When you find the line with "16 | 33.1 |" among the records below, reproduce it and each line after it exactly, ending with the line with "hold / removal,2,400,skid_q[89]$_SDFFE_PP0P_".

**Material for this exercise**
• • • •
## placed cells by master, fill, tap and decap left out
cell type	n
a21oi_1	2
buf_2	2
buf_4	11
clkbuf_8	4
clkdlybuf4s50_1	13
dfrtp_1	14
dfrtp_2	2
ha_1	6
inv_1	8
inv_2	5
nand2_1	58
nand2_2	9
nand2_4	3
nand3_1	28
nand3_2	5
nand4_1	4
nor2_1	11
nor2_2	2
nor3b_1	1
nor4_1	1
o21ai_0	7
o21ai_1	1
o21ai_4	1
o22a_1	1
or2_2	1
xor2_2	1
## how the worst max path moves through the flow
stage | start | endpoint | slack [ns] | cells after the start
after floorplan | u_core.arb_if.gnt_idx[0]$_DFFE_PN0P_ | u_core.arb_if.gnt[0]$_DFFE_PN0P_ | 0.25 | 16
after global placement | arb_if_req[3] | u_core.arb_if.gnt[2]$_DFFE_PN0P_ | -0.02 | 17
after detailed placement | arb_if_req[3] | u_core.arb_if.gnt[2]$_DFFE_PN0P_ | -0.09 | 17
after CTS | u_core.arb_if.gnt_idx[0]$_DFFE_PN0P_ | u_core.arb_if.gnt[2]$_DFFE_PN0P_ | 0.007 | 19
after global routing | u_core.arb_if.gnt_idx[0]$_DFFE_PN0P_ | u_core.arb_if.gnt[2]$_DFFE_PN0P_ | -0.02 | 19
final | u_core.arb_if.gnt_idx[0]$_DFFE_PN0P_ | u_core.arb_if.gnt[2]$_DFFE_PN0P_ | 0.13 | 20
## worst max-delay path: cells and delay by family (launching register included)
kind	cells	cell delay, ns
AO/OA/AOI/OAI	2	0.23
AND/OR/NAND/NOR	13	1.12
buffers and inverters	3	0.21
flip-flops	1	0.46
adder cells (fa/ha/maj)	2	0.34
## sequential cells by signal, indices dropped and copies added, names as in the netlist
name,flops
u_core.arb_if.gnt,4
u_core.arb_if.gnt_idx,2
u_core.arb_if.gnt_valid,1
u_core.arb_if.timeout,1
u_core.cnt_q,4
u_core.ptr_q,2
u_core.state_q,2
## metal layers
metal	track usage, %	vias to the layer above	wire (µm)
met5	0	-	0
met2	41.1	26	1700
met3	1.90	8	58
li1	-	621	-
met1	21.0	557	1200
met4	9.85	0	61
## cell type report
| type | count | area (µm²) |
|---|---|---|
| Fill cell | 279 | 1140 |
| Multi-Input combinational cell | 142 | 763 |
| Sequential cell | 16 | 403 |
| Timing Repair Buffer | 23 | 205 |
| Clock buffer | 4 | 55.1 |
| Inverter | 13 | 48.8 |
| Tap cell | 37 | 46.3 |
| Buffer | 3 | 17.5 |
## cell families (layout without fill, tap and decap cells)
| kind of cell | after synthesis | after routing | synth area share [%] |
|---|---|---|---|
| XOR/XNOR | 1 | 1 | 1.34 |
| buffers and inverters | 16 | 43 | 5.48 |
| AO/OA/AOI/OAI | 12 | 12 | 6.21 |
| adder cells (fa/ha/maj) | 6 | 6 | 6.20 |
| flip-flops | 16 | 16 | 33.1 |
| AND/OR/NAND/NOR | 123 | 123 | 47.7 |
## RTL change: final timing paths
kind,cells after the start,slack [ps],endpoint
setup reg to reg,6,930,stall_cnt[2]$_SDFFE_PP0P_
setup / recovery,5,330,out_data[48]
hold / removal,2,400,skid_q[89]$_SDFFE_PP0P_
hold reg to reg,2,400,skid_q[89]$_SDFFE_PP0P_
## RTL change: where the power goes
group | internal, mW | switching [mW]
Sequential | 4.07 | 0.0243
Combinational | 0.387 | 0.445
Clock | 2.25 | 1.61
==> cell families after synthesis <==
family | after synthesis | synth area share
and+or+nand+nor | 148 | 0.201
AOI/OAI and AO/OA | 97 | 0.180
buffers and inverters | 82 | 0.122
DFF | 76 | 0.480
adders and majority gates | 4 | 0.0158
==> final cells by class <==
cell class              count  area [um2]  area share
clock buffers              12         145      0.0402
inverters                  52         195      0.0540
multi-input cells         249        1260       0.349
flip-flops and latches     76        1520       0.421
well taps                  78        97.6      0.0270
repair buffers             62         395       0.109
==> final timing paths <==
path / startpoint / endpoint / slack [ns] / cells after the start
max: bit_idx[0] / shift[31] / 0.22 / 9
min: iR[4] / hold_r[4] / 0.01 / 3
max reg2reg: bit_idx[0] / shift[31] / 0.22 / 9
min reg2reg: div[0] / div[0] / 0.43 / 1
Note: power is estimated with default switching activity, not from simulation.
• • • •
**Output for this task**
| flip-flops | 16 | 16 | 33.1 |
| AND/OR/NAND/NOR | 123 | 123 | 47.7 |
## RTL change: final timing paths
kind,cells after the start,slack [ps],endpoint
setup reg to reg,6,930,stall_cnt[2]$_SDFFE_PP0P_
setup / recovery,5,330,out_data[48]
hold / removal,2,400,skid_q[89]$_SDFFE_PP0P_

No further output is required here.